飯田線にいた半流線形電車(合造車)③ | 伊勢守の鉄道博物館

伊勢守の鉄道博物館

一応、鉄道博物館を名乗ってはいますが、偏りがあります(汗)
2018年11月4日より現役(?)に復活することにしました。


クハユ二56形と晩年に共に活躍した車両にクモハユニ64形がいました。この車両も元を糺せばモハユニ61形として誕生した車両でありました。





1983年3月 豊橋

833Mとして発車待ちの姿。
豊川まで一往復して最終の辰野行1227Mで飯田線北部に向かう運用になってました。



1983年3月 豊橋機関区
クハユ二56011

この車両と同時に製造されましたが戦時中で電機品が入手ができず、3両製造されて3両とも制御車代用という惨めな形での登場になりました。
1944年にモハユニ61001のみ電装され、名実共に電動車となることができました。このことが3両の運命を大きく左右することになります。

戦後、横須賀線に新車としてデビューした70系が投入され始めると、電装されたモハユニ61001は先に登場していたモハユニ44形と共に横須賀線を出されて一人富士電車区へ異動になります。
富士配置時代にモハユニ61形からモハユニ44形に編入してモハユニ61形は形式消滅します。1953年6月1日のことです。
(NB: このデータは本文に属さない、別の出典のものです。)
--- config.mk ---
export PLATFORM = sky130hd
export DESIGN_NAME = fib_stream_buffer
export DESIGN_NICKNAME = d
export VERILOG_FILES = /design/src/rtl/seq_pkg.sv /design/src/rtl/seq_fifo.sv /design/src/rtl/fib_stream_buffer.sv
export SDC_FILE = /design/constraint.sdc
export NUM_CORES = 1
export LEC_CHECK = 0
export BUFFER_PORTS_ARGS = -buffer_cell sky130_fd_sc_hd__buf_2
export CORE_ASPECT_RATIO = 1.1
export CORE_MARGIN = 4
export CORE_UTILIZATION = 30
export DETAILED_ROUTE_END_ITERATION = 6
export PLACE_DENSITY = 0.42
export SLEW_MARGIN = 25
export SYNTH_ARGS = -nofsm -noshare
export SYNTH_HDL_FRONTEND = slang
export SYNTH_HIERARCHICAL = 1
export SYNTH_SLANG_ARGS = --single-unit
--- constraint.sdc ---
create_clock -name clk -period 7.8 [get_ports clk]
set_clock_uncertainty 0.05 [all_clocks]
set_input_delay 0.78 -clock clk [delete_from_list [all_inputs] [get_ports clk]]
set_output_delay 0.78 -clock clk [all_outputs]
set_load 0.05 [all_outputs]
1956年には富士から大糸線を担当している北松本へと転属になり、1961年3月に両運転台化改造されクモハユニ64形へと名前がまた変わりました。
大糸線では密着連結器から自動連結器に取り替えられ、荷物輸送に貨車の牽引として運用されていました。飯田線でクモニ13形もそのような経緯がありました。その後、黒部ダム建設が開始されると大糸線の北大町駅が資材運搬に拠点となり、新たにED60形が配置になると荷物運用だけとなっていきます。

1969年9月に赤穂線電化開業に転用する為、新前橋電車区からクモユニ81003が転属してきて交代する形で岡山に転属となります。その際に吹田工場でロングシート化と増設された運転台の貫通化改造をうけます。



1979年5月 上片桐

岡山配置時代にはこのような姿が出来上がっていたと思われます。赤穂線や宇野線で使用されていましたが、ここでもクモユニ81と選手交代となります。
1975年に3ヶ月ほど福塩線を担当する府中電車区へ貸し出しされてもいます。
1977年に飯田線入りを前提にしたものなのか、静岡へと転属します。ここでは大船工場へ検査で入場する車両の牽引車、および入換用としての役目でした。

飯田線入りして最初の工場入場検査を受けてスカ色になるかと思いきや、浜松工場のミスでそのまんまの姿で出場。そのおかげでモノクロではありますが、ぶどう色のクモハユニ64を撮影できました。
久しぶりに旅客営業に就いているぶどう色の電車を見ました。





1983年2月撮影 伊那松島
クモハユニ64000+クハ68412ほか

スカ色になったのは1981年の検査出場からで、この姿での現役は2年弱の短い期間でした。この時に運転士側の前面窓がHゴム化されています。
生れ故郷の横須賀線の衣装を最後に纏ったのは、最後の花道ともなったことでしょう。

車体だけはクハユ二56011、012とほぼ同じですか、電動車であるので床下機器はまるで違います。細かい点ではパンタグラフがあるので通風器の数と位置が違い、前面も関東形の特徴である箱サボ受けが無く関西式の引っ掛け形が付いています。また運行窓が最後まで2桁の大きさでした。
時代を遡れば、クモハユニ44形だった時までは後ろ側にパンタグラフがありましたが、両運改造で前側に移設されています。